Successful classification of brain imaging data, especially when employing data-driven machine learning techniques, does not necessarily imply that classification is driven by the activity of voxels that are relevant to the execution of the task in a physiological or cognitive sense. Because the SVMs transversally look at the activity of thousands of voxels at the same time, there is always a chance that classification will rely on whole-brain patterns of activity that are useful for discrimination purposes but are not meaningfully associated with the underlying cognitive processes of interest. We performed a GLM analysis using the same dataset that indicated distinct activity in regions that are broadly in line with past studies [26]–[29]. We then measured the similarity between the unthresholded statistical maps generated by the GLM analysis with the discriminating volumes generated by the SVMs, and found that the values are highly correlated. Taken at face value, these results indicate that the spatial distribution of the voxels driving the classification is consistent with the results of the GLM analysis, at least at the most basic level of changes in BOLD signal.

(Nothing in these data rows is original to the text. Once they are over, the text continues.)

**config.mk**
```make
export PLATFORM = sky130hd
export DESIGN_NAME = mul_acc_unit
export DESIGN_NICKNAME = d
export VERILOG_FILES = /design/src/rtl/mac_pkg.sv /design/src/rtl/mac_regs.sv /design/src/rtl/mac_arith.sv /design/src/rtl/mul_acc_unit.sv
export SDC_FILE = /design/constraint.sdc
export NUM_CORES = 1
export LEC_CHECK = 0
export BUFFER_PORTS_ARGS = -buffer_cell sky130_fd_sc_hd__buf_2
export CAP_MARGIN = 20
export CORE_ASPECT_RATIO = 1.4
export CORE_MARGIN = 3
export CORE_UTILIZATION = 65
export DETAILED_ROUTE_END_ITERATION = 10
export PLACE_DENSITY = 0.82
export REMOVE_ABC_BUFFERS = 1
export SYNTH_ARGS = -nofsm -noshare
export SYNTH_HDL_FRONTEND = slang
export SYNTH_SLANG_ARGS = --single-unit
```
**constraint.sdc**
```tcl
create_clock -name clk -period 9.7 [get_ports clk]
set_input_delay 1.455 -clock clk [delete_from_list [all_inputs] [get_ports clk]]
set_output_delay 1.455 -clock clk [all_outputs]
set_load 0.02 [all_outputs]
```
**src/rtl/mac_pkg.sv**
```systemverilog
package mac_pkg;

    localparam int ADDR_CTRL = 0;
    localparam int ADDR_OPA  = 1;
    localparam int ADDR_OPB  = 2;
    localparam int ADDR_ACC0 = 3;

    localparam int BIT_NOWR  = 6;
    localparam int BIT_CLR   = 5;

    typedef struct packed {
        logic nowr;   // suppress accumulator update
        logic sq;     // square mode
        logic both;   // wait for both operands
        logic sub;    // subtract / negate
        logic acc;    // accumulate
        logic sgn;    // signed operands
    } mode_t;

endpackage

```
**src/rtl/mac_regs.sv**
```systemverilog
module mac_regs
    import mac_pkg::*;
#(
    parameter int DW     = 16,
    parameter int ADDR_W = 3
) (
    input  logic              clk,
    input  logic              rst_n,
    input  logic              wr_en,
    input  logic [ADDR_W-1:0] addr,
    input  logic [DW-1:0]     wr_data,
    output mode_t             mode,
    output logic [DW-1:0]     op_a,
    output logic [DW-1:0]     op_b,
    output logic              clr,
    output logic              start,
    output logic              go
);

    typedef struct packed {
        mode_t         mode;
        logic [DW-1:0] a;
        logic [DW-1:0] b;
        logic          seen_a;
        logic          seen_b;
        logic          go;
    } regs_t;

    regs_t s_d, s_q;
    logic  wr_ctrl, wr_a, wr_b;
    logic  seen_a_n, seen_b_n;
    logic  unused_hi;

    assign unused_hi = ^wr_data[DW-1:BIT_NOWR+1];
    assign wr_ctrl   = wr_en && (int'(addr) == ADDR_CTRL);
    assign wr_a      = wr_en && (int'(addr) == ADDR_OPA);
    assign wr_b      = wr_en && (int'(addr) == ADDR_OPB);

    always_comb begin
        s_d      = s_q;
        clr      = 1'b0;
        start    = 1'b0;
        seen_a_n = s_q.seen_a | wr_a;
        seen_b_n = s_q.seen_b | wr_b;
        if (wr_ctrl) begin
            s_d.mode = mode_t'({wr_data[BIT_NOWR], wr_data[BIT_CLR-1:0]});
            if (wr_data[BIT_CLR]) begin
                clr        = 1'b1;
                s_d.a      = '0;
                s_d.b      = '0;
                s_d.seen_a = 1'b0;
                s_d.seen_b = 1'b0;
            end
        end else if (wr_a || wr_b) begin
            if (s_q.mode.sq) begin
                s_d.a = wr_data;
                s_d.b = wr_data;
                start = 1'b1;
            end else begin
                if (wr_a) s_d.a = wr_data;
                else      s_d.b = wr_data;
                start = !s_q.mode.both || (seen_a_n && seen_b_n);
            end
            s_d.seen_a = start ? 1'b0 : seen_a_n;
            s_d.seen_b = start ? 1'b0 : seen_b_n;
        end
        s_d.go = start;
    end

    always_ff @(posedge clk or negedge rst_n) begin
        if (!rst_n) s_q <= '0;
        else        s_q <= s_d;
    end

    assign mode = s_q.mode;
    assign op_a = s_q.a;
    assign op_b = s_q.b;
    assign go   = s_q.go;

    AST_SQUARE_FILLS_BOTH: assert property (@(posedge clk) disable iff (!rst_n)
        ((wr_a || wr_b) && s_q.mode.sq) |=> (s_q.a == s_q.b));

    AST_CLEAR_DROPS_TRACKING: assert property (@(posedge clk) disable iff (!rst_n)
        clr |=> (!s_q.seen_a && !s_q.seen_b && !s_q.go));

    AST_TRACKING_NEVER_FULL: assert property (@(posedge clk) disable iff (!rst_n)
        !(s_q.seen_a && s_q.seen_b));

endmodule

```
**src/rtl/mac_arith.sv**
```systemverilog
module mac_arith
    import mac_pkg::*;
#(
    parameter int DW    = 16,
    parameter int ACC_W = 40
) (
    input  logic [DW-1:0]    op_a,
    input  logic [DW-1:0]    op_b,
    input  logic [ACC_W-1:0] acc_in,
    input  mode_t            mode,
    output logic [ACC_W-1:0] result,
    output logic             ovf
);

    localparam int PW  = 2 * DW;
    localparam int EXT = ACC_W - PW;
    localparam int MSB = ACC_W - 1;

    logic signed [PW-1:0] prod_s;
    logic        [PW-1:0] prod_u;
    logic [ACC_W-1:0]     p;
    logic [ACC_W:0]       sum_w;
    logic [ACC_W:0]       diff_w;

    always_comb begin
        prod_s = $signed(op_a) * $signed(op_b);
        prod_u = op_a * op_b;
        p      = mode.sgn ? {{EXT{prod_s[PW-1]}}, prod_s} : {{EXT{1'b0}}, prod_u};
        sum_w  = {1'b0, acc_in} + {1'b0, p};
        diff_w = {1'b0, acc_in} - {1'b0, p};
        result = p;
        ovf    = 1'b0;
        if (!mode.acc) begin
            if (mode.sub) begin
                result = '0 - p;
                ovf    = !mode.sgn;
            end
        end else if (mode.sub) begin
            result = diff_w[ACC_W-1:0];
            ovf    = mode.sgn ? ((acc_in[MSB] != p[MSB]) && (diff_w[MSB] != acc_in[MSB]))
                              : diff_w[ACC_W];
        end else begin
            result = sum_w[ACC_W-1:0];
            ovf    = mode.sgn ? ((acc_in[MSB] == p[MSB]) && (sum_w[MSB] != acc_in[MSB]))
                              : sum_w[ACC_W];
        end
    end

endmodule

```
**src/rtl/mul_acc_unit.sv**
```systemverilog
module mul_acc_unit
    import mac_pkg::*;
#(
    parameter int DW     = 16,
    parameter int ACC_W  = 40,
    parameter int ADDR_W = 3
) (
    input  logic              clk,
    input  logic              rst_n,
    input  logic              wr_en,
    input  logic [ADDR_W-1:0] addr,
    input  logic [DW-1:0]     wr_data,
    output logic [DW-1:0]     rd_data
);

    localparam int NWORDS = (ACC_W + DW - 1) / DW;

    initial begin
        if (ACC_W <= 2 * DW || ADDR_ACC0 + NWORDS > (1 << ADDR_W))
            $error("mul_acc_unit: parameter set not supported");
    end

    typedef struct packed {
        logic [ACC_W-1:0] acc;
        logic             of;
    } st_t;

    st_t                    st_d, st_q;
    mode_t                  mode;
    logic [DW-1:0]          op_a, op_b;
    logic                   clr, start, go;
    logic [ACC_W-1:0]       result;
    logic                   ovf;
    logic [NWORDS*DW-1:0]   acc_pad;

    mac_regs #(.DW(DW), .ADDR_W(ADDR_W)) u_regs (
        .clk(clk), .rst_n(rst_n), .wr_en(wr_en), .addr(addr), .wr_data(wr_data),
        .mode(mode), .op_a(op_a), .op_b(op_b), .clr(clr), .start(start), .go(go)
    );

    mac_arith #(.DW(DW), .ACC_W(ACC_W)) u_arith (
        .op_a(op_a), .op_b(op_b), .acc_in(st_q.acc), .mode(mode),
        .result(result), .ovf(ovf)
    );

    always_comb begin
        st_d = st_q;
        if (clr) begin
            st_d = '0;
        end else begin
            if (go) begin
                st_d.of = ovf;
                if (!mode.nowr) st_d.acc = result;
            end
            if (start) st_d.of = 1'b0;
        end
    end

    always_ff @(posedge clk or negedge rst_n) begin
        if (!rst_n) st_q <= '0;
        else        st_q <= st_d;
    end

    always_comb begin
        acc_pad              = '0;
        acc_pad[ACC_W-1:0]   = st_q.acc;
        rd_data              = '0;
        if (int'(addr) == ADDR_CTRL) begin
            rd_data[7:0] = {st_q.of, mode.nowr, 1'b0, mode.sq, mode.both,
                            mode.sub, mode.acc, mode.sgn};
        end else if (int'(addr) == ADDR_OPA) begin
            rd_data = op_a;
        end else if (int'(addr) == ADDR_OPB) begin
            rd_data = op_b;
        end else begin
            for (int i = 0; i < NWORDS; i++) begin
                if (int'(addr) == ADDR_ACC0 + i) rd_data = acc_pad[i*DW +: DW];
            end
        end
    end

    AST_CLEAR_WIPES_DATA: assert property (@(posedge clk) disable iff (!rst_n)
        clr |=> (st_q.acc == '0 && !st_q.of));

    AST_SUPPRESS_KEEPS_ACC: assert property (@(posedge clk) disable iff (!rst_n)
        (go && mode.nowr && !clr) |=> $stable(st_q.acc));

    AST_START_CLEARS_FLAG: assert property (@(posedge clk) disable iff (!rst_n)
        (start && !clr) |=> !st_q.of);

    AST_IDLE_HOLDS_ACC: assert property (@(posedge clk) disable iff (!rst_n)
        (!go && !clr) |=> $stable(st_q.acc));

endmodule

```
[src/rtl/uart_flow_pkg.sv]
package uart_flow_pkg;
  localparam int OVS = 16;
  typedef enum logic [1:0] {LN_IDLE, LN_START, LN_DATA, LN_STOP} line_st_e;
endpackage

[src/rtl/uart_flow_tick.sv]
module uart_flow_tick #(
  parameter int DIV = 4
) (
  input  logic clk,
  input  logic rst_n,
  output logic tick_o
);
  localparam int CW = (DIV > 1) ? $clog2(DIV) : 1;
  logic [CW-1:0] cnt_q, cnt_d;

  always_comb begin
    tick_o = (cnt_q == CW'(DIV - 1));
    cnt_d  = tick_o ? '0 : cnt_q + 1'b1;
  end

  always_ff @(posedge clk or negedge rst_n) begin
    if (!rst_n) cnt_q <= '0;
    else        cnt_q <= cnt_d;
  end
endmodule

[src/rtl/uart_flow_tx.sv]
module uart_flow_tx
  import uart_flow_pkg::*;
#(
  parameter int DATA_W = 8
) (
  input  logic              clk,
  input  logic              rst_n,
  input  logic              tick_i,
  input  logic              wr_i,
  input  logic [DATA_W-1:0] din_i,
  input  logic              gate_en_i,
  input  logic              ctsn_i,
  output logic              hold_full_o,
  output logic              txd_o
);
  localparam int BW = $clog2(DATA_W);

  line_st_e          st_q, st_d;
  logic [3:0]        sub_q, sub_d;
  logic [BW-1:0]     bit_q, bit_d;
  logic [DATA_W-1:0] shf_q, shf_d, hd_q, hd_d;
  logic              hv_q, hv_d, txd_q, txd_d;
  logic              cts_s1_q, cts_s2_q;
  logic              cts_ok;

  always_comb begin
    st_d  = st_q;
    sub_d = sub_q;
    bit_d = bit_q;
    shf_d = shf_q;
    txd_d = txd_q;
    hv_d  = hv_q;
    hd_d  = hd_q;
    cts_ok = !gate_en_i || !cts_s2_q;
    if (wr_i && !hv_q) begin
      hv_d = 1'b1;
      hd_d = din_i;
    end
    if (st_q == LN_IDLE) begin
      if (tick_i && hv_q && cts_ok) begin
        st_d  = LN_START;
        shf_d = hd_q;
        sub_d = '0;
        txd_d = 1'b0;
        hv_d  = 1'b0;
      end
    end else if (tick_i) begin
      if (sub_q == 4'(OVS - 1)) begin
        sub_d = '0;
        unique case (st_q)
          LN_START: begin
            st_d  = LN_DATA;
            bit_d = '0;
            txd_d = shf_q[0];
          end
          LN_DATA: begin
            if (bit_q == BW'(DATA_W - 1)) begin
              st_d  = LN_STOP;
              txd_d = 1'b1;
            end else begin
              shf_d = shf_q >> 1;
              txd_d = shf_q[1];
              bit_d = bit_q + 1'b1;
            end
          end
          default: begin
            st_d  = LN_IDLE;
            txd_d = 1'b1;
          end
        endcase
      end else begin
        sub_d = sub_q + 1'b1;
      end
    end
  end

  always_ff @(posedge clk or negedge rst_n) begin
    if (!rst_n) begin
      st_q     <= LN_IDLE;
      sub_q    <= '0;
      bit_q    <= '0;
      shf_q    <= '0;
      txd_q    <= 1'b1;
      hv_q     <= 1'b0;
      hd_q     <= '0;
      cts_s1_q <= 1'b1;
      cts_s2_q <= 1'b1;
    end else begin
      st_q     <= st_d;
      sub_q    <= sub_d;
      bit_q    <= bit_d;
      shf_q    <= shf_d;
      txd_q    <= txd_d;
      hv_q     <= hv_d;
      hd_q     <= hd_d;
      cts_s1_q <= ctsn_i;
      cts_s2_q <= cts_s1_q;
    end
  end

  assign hold_full_o = hv_q;
  assign txd_o       = txd_q;

  // a negated, gated clear-to-send keeps the transmitter idle
  a_r7_cts_blocks_start: assert property (@(posedge clk) disable iff (!rst_n)
    (st_q == LN_IDLE && gate_en_i && cts_s2_q) |=> (st_q == LN_IDLE));
  // once data bits are on the line the character is never abandoned
  a_r8_no_abort: assert property (@(posedge clk) disable iff (!rst_n)
    (st_q == LN_DATA) |=> (st_q != LN_IDLE));
  // idle line is high
  a_r2_idle_high: assert property (@(posedge clk) disable iff (!rst_n)
    (st_q == LN_IDLE) |-> txd_o);
endmodule

[src/rtl/uart_flow_rx.sv]
module uart_flow_rx
  import uart_flow_pkg::*;
#(
  parameter int DATA_W = 8
) (
  input  logic              clk,
  input  logic              rst_n,
  input  logic              tick_i,
  input  logic              rxd_i,
  output logic              start_o,
  output logic              byte_v_o,
  output logic [DATA_W-1:0] byte_o
);
  localparam int BW  = $clog2(DATA_W);
  localparam int MID = OVS / 2 - 2;

  line_st_e          st_q, st_d;
  logic [3:0]        sub_q, sub_d;
  logic [BW-1:0]     bit_q, bit_d;
  logic [DATA_W-1:0] shf_q, shf_d;
  logic              s1_q, s2_q;
  logic              start_q, start_d, bv_q, bv_d;

  always_comb begin
    st_d    = st_q;
    sub_d   = sub_q;
    bit_d   = bit_q;
    shf_d   = shf_q;
    start_d = 1'b0;
    bv_d    = 1'b0;
    if (tick_i) begin
      unique case (st_q)
        LN_IDLE: begin
          if (!s2_q) begin
            st_d  = LN_START;
            sub_d = '0;
          end
        end
        LN_START: begin
          if (sub_q == 4'(MID)) begin
            sub_d = '0;
            if (s2_q) begin
              st_d = LN_IDLE;
            end else begin
              st_d    = LN_DATA;
              bit_d   = '0;
              start_d = 1'b1;
            end
          end else begin
            sub_d = sub_q + 1'b1;
          end
        end
        LN_DATA: begin
          if (sub_q == 4'(OVS - 1)) begin
            sub_d = '0;
            shf_d = {s2_q, shf_q[DATA_W-1:1]};
            bit_d = bit_q + 1'b1;
            if (bit_q == BW'(DATA_W - 1)) st_d = LN_STOP;
          end else begin
            sub_d = sub_q + 1'b1;
          end
        end
        default: begin
          if (sub_q == 4'(OVS - 1)) begin
            sub_d = '0;
            st_d  = LN_IDLE;
            bv_d  = s2_q;
          end else begin
            sub_d = sub_q + 1'b1;
          end
        end
      endcase
    end
  end

  always_ff @(posedge clk or negedge rst_n) begin
    if (!rst_n) begin
      st_q    <= LN_IDLE;
      sub_q   <= '0;
      bit_q   <= '0;
      shf_q   <= '0;
      s1_q    <= 1'b1;
      s2_q    <= 1'b1;
      start_q <= 1'b0;
      bv_q    <= 1'b0;
    end else begin
      st_q    <= st_d;
      sub_q   <= sub_d;
      bit_q   <= bit_d;
      shf_q   <= shf_d;
      s1_q    <= rxd_i;
      s2_q    <= s1_q;
      start_q <= start_d;
      bv_q    <= bv_d;
    end
  end

  assign start_o  = start_q;
  assign byte_v_o = bv_q;
  assign byte_o   = shf_q;

  // a line that is high again at mid start bit aborts the frame
  a_r3_glitch_reject: assert property (@(posedge clk) disable iff (!rst_n)
    (st_q == LN_START && tick_i && sub_q == 4'(MID) && s2_q) |=> (st_q == LN_IDLE && !start_o));
  // a byte is delivered only when leaving the stop bit
  a_r2_byte_from_stop: assert property (@(posedge clk) disable iff (!rst_n)
    byte_v_o |-> $past(st_q == LN_STOP));
endmodule

[src/rtl/uart_flow_fifo.sv]
module uart_flow_fifo #(
  parameter int DEPTH  = 8,
  parameter int DATA_W = 8
) (
  input  logic              clk,
  input  logic              rst_n,
  input  logic              push_i,
  input  logic [DATA_W-1:0] din_i,
  input  logic              pop_i,
  output logic [DATA_W-1:0] dout_o,
  output logic              empty_o,
  output logic              full_o
);
  localparam int AW = $clog2(DEPTH);

  logic [DATA_W-1:0] mem_q [DEPTH];
  logic [AW-1:0]     wp_q, wp_d, rp_q, rp_d;
  logic [AW:0]       cnt_q, cnt_d;
  logic              do_push, do_pop;

  always_comb begin
    empty_o = (cnt_q == '0);
    full_o  = (cnt_q == (AW+1)'(DEPTH));
    do_pop  = pop_i && !empty_o;
    do_push = push_i && (!full_o || do_pop);
    wp_d    = wp_q;
    rp_d    = rp_q;
    cnt_d   = cnt_q;
    if (do_push) wp_d = (wp_q == AW'(DEPTH - 1)) ? '0 : wp_q + 1'b1;
    if (do_pop)  rp_d = (rp_q == AW'(DEPTH - 1)) ? '0 : rp_q + 1'b1;
    if (do_push && !do_pop) cnt_d = cnt_q + 1'b1;
    if (do_pop && !do_push) cnt_d = cnt_q - 1'b1;
  end

  always_ff @(posedge clk or negedge rst_n) begin
    if (!rst_n) begin
      wp_q  <= '0;
      rp_q  <= '0;
      cnt_q <= '0;
    end else begin
      wp_q  <= wp_d;
      rp_q  <= rp_d;
      cnt_q <= cnt_d;
    end
  end

  always_ff @(posedge clk) begin
    if (do_push) mem_q[wp_q] <= din_i;
  end

  assign dout_o = mem_q[rp_q];

  // occupancy never passes the configured depth
  a_r12_count_limit: assert property (@(posedge clk) disable iff (!rst_n)
    cnt_q <= (AW+1)'(DEPTH));
  // a push into a full FIFO is only legal alongside a pop
  a_r10_full_push_needs_pop: assert property (@(posedge clk) disable iff (!rst_n)
    (push_i && full_o) |-> pop_i);
endmodule
### src/rtl/par_chan_corrector.sv
module par_chan_corrector #(
  parameter int DW = 16
) (
  input  logic                 clk,
  input  logic                 rst,
  input  logic                 in_valid,
  input  logic        [DW-1:0] tol,
  input  logic signed [DW-1:0] y0,
  input  logic signed [DW-1:0] y1,
  input  logic signed [DW-1:0] y2,
  input  logic signed [DW-1:0] y3,
  input  logic signed [DW-1:0] z0,
  input  logic signed [DW-1:0] z1,
  input  logic signed [DW-1:0] z2,
  output logic                 out_valid,
  output logic signed [DW-1:0] out_y0,
  output logic signed [DW-1:0] out_y1,
  output logic signed [DW-1:0] out_y2,
  output logic signed [DW-1:0] out_y3,
  output logic [2:0]           out_syn,
  output logic [1:0]           out_idx,
  output logic                 out_err,
  output logic                 out_corr,
  output logic                 out_red
);
  localparam int NCH = 4;
  localparam int NRD = 3;

  logic signed [DW-1:0] yv [NCH];
  logic signed [DW-1:0] zv [NRD];
  logic [NRD-1:0]       fail;

  assign yv[0] = y0;
  assign yv[1] = y1;
  assign yv[2] = y2;
  assign yv[3] = y3;
  assign zv[0] = z0;
  assign zv[1] = z1;
  assign zv[2] = z2;

  // Check k covers every main channel except channel NCH-1-k
  for (genvar k = 0; k < NRD; k++) begin : g_chk
    pcc_check #(.DW(DW), .EXCL(NCH - 1 - k)) u_chk (
      .y   (yv),
      .z   (zv[k]),
      .tol (tol),
      .fail(fail[k])
    );
  end

  // Stage 1: syndrome and sample copies
  logic                 s1_valid;
  logic [2:0]           s1_syn;
  logic signed [DW-1:0] s1_y [NCH];
  logic signed [DW-1:0] s1_z [NRD];

  always_ff @(posedge clk) begin
    if (rst) begin
      s1_valid <= 1'b0;
      s1_syn   <= '0;
    end else begin
      s1_valid <= in_valid;
      if (in_valid) begin
        s1_syn <= fail;
        for (int c = 0; c < NCH; c++) s1_y[c] <= yv[c];
        for (int k = 0; k < NRD; k++) s1_z[k] <= zv[k];
      end
    end
  end

  // Stage 2: decode, rebuild, output registers
  logic                 d_err, d_corr, d_red;
  logic [1:0]           d_idx;
  logic signed [DW-1:0] fixed [NCH];

  pcc_decode u_dec (
    .syn (s1_syn),
    .err (d_err),
    .corr(d_corr),
    .red (d_red),
    .idx (d_idx)
  );

  pcc_rebuild #(.DW(DW)) u_fix (
    .y   (s1_y),
    .z   (s1_z),
    .idx (d_idx),
    .corr(d_corr),
    .yo  (fixed)
  );

  always_ff @(posedge clk) begin
    if (rst) begin
      out_valid <= 1'b0;
      out_err   <= 1'b0;
      out_corr  <= 1'b0;
      out_red   <= 1'b0;
      out_syn   <= '0;
      out_idx   <= '0;
      out_y0    <= '0;
      out_y1    <= '0;
      out_y2    <= '0;
      out_y3    <= '0;
    end else begin
      out_valid <= s1_valid;
      if (s1_valid) begin
        out_err  <= d_err;
        out_corr <= d_corr;
        out_red  <= d_red;
        out_syn  <= s1_syn;
        out_idx  <= d_idx;
        out_y0   <= fixed[0];
        out_y1   <= fixed[1];
        out_y2   <= fixed[2];
        out_y3   <= fixed[3];
      end
    end
  end

  // each result is preceded by a stage-1 entry, which is preceded by an input
  a_r9_stage1_from_input: assert property (@(posedge clk) disable iff (rst)
    s1_valid |-> $past(in_valid));
  a_r9_out_from_stage1: assert property (@(posedge clk) disable iff (rst)
    out_valid |-> $past(s1_valid));
  // a lone failing check never triggers a rebuild
  a_r6_red_no_corr: assert property (@(posedge clk) disable iff (rst)
    (out_valid && out_red) |-> (!out_corr && $countones(out_syn) == 1));
  // a rebuild always follows at least two failing checks
  a_r2_corr_multi: assert property (@(posedge clk) disable iff (rst)
    (out_valid && out_corr) |-> ($countones(out_syn) >= 2));
  // a clean result carries no syndrome, index or rebuild
  a_r7_clean_quiet: assert property (@(posedge clk) disable iff (rst)
    (out_valid && !out_err) |-> (out_syn == 3'b000 && out_idx == 2'd0 && !out_corr && !out_red));
  // without a rebuild the samples leave exactly as stage 1 held them
  a_r6_passthrough: assert property (@(posedge clk) disable iff (rst)
    (out_valid && !out_corr) |->
      (out_y0 == $past(s1_y[0]) && out_y1 == $past(s1_y[1]) &&
       out_y2 == $past(s1_y[2]) && out_y3 == $past(s1_y[3])));
endmodule
$ cat src/rtl/wp_pkg.sv
package wp_pkg;
  typedef enum logic [3:0] {
    CMD_NOP  = 4'd0,
    CMD_WREN = 4'd1,
    CMD_WRDI = 4'd2,
    CMD_WRSR = 4'd3,
    CMD_PP   = 4'd4,
    CMD_DPP  = 4'd5,
    CMD_SE   = 4'd6,
    CMD_BE   = 4'd7,
    CMD_CE   = 4'd8,
    CMD_SIDP = 4'd9,
    CMD_SIDL = 4'd10
  } wp_cmd_e;

  function automatic logic is_write_class(logic [3:0] c);
    return (c >= 4'd3) && (c <= 4'd10);
  endfunction
endpackage

$ cat src/rtl/wp_region_decode.sv
module wp_region_decode #(
  parameter int BP_W   = 4,
  parameter int MEM_AW = 23,
  parameter int MIN_AW = 16
) (
  input  logic [BP_W-1:0]   bp_i,
  output logic [MEM_AW-1:0] base_o,
  output logic              any_o,
  output logic              all_o
);
  localparam int NCODE  = 2 ** BP_W;
  localparam int LEVELS = MEM_AW - MIN_AW;

  logic [MEM_AW-1:0] base_lut [NCODE];
  logic [NCODE-1:0]  full_lut;

  for (genvar g = 0; g < NCODE; g++) begin : g_code
    if (g == 0) begin : g_none
      assign base_lut[g] = '0;
      assign full_lut[g] = 1'b0;
    end else if (g <= LEVELS) begin : g_part
      localparam logic [MEM_AW:0] TOP  = {1'b1, {MEM_AW{1'b0}}};
      localparam logic [MEM_AW:0] SPAN = {{MEM_AW{1'b0}}, 1'b1} << (MIN_AW + g - 1);
      localparam logic [MEM_AW:0] BASE = TOP - SPAN;
      assign base_lut[g] = BASE[MEM_AW-1:0];
      assign full_lut[g] = 1'b0;
    end else begin : g_full
      assign base_lut[g] = '0;
      assign full_lut[g] = 1'b1;
    end
  end

  assign base_o = base_lut[bp_i];
  assign all_o  = full_lut[bp_i];
  assign any_o  = (bp_i != '0);
endmodule
$ cat src/rtl/acc_link_pkg.sv
// Package: shared bit positions for the accumulator and link unit.
// Assumes a 12-bit register-operation field and a 5-bit operation select.
package acc_link_pkg;

    // Operation select bit positions (lowest set bit wins)
    localparam int OPI_AND   = 0;
    localparam int OPI_ADD   = 1;
    localparam int OPI_LOAD  = 2;
    localparam int OPI_REG   = 3;
    localparam int OPI_INPUT = 4;
    localparam int OP_COUNT  = 5;

    // Register field layout
    localparam int FIELD_W    = 12;
    localparam int FB_CLR_ACC = 11;
    localparam int FB_CLR_LNK = 10;
    localparam int FB_INV_ACC = 9;
    localparam int FB_INV_LNK = 8;
    localparam int FB_ROT_R   = 7;
    localparam int FB_ROT_L   = 6;
    localparam int FB_INC     = 5;
    localparam int FB_SKP_POS = 4;
    localparam int FB_SKP_NEG = 3;
    localparam int FB_SKP_ZRO = 2;
    localparam int FB_SKP_LNK = 1;
    localparam int FB_HALT    = 0;

    // Widths of the two field groups
    localparam int FN_W   = FB_CLR_ACC - FB_INC + 1;     // AC/link actions
    localparam int TEST_W = FB_SKP_POS - FB_HALT + 1;    // skip tests and halt

endpackage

There are a few limitations of this study. First and foremost, minimum control was exerted during the performance of the tasks. Attention levels were not controlled within or across blocks of the same task type, nor they were equalized across tasks. Likewise, we did not control for difficulty across tasks, notably between the Negative and Positive Autobiographical Memory tasks, or the vividness and recency of the retrieved memories. This lack of uniformity could be especially critical when classifying scans across-participants. If the main purpose of this study had been solely the functional localization of brain areas involved in the execution of those tasks, under the lenses of conventional studies, such limitations would potentially disallow the interpretation of the results. However, in this study we deliberately chose a design where participants could perform the task under less constrained conditions, since the primary goal of the study was to address the question of whether it is possible to determine which mental task a participant is performing by examining whole-brain activity patterns that are evoked when one is more naturally engaged in executing a cognitive task. The underlying motivation is the view that experimental settings that attempt to finely control every possible aspect in play may be often grasping an incomplete view of the processes that take place in the real world [40]. That is likely to be especially true when examining the neural bases of higher-level cognitive-emotional processes.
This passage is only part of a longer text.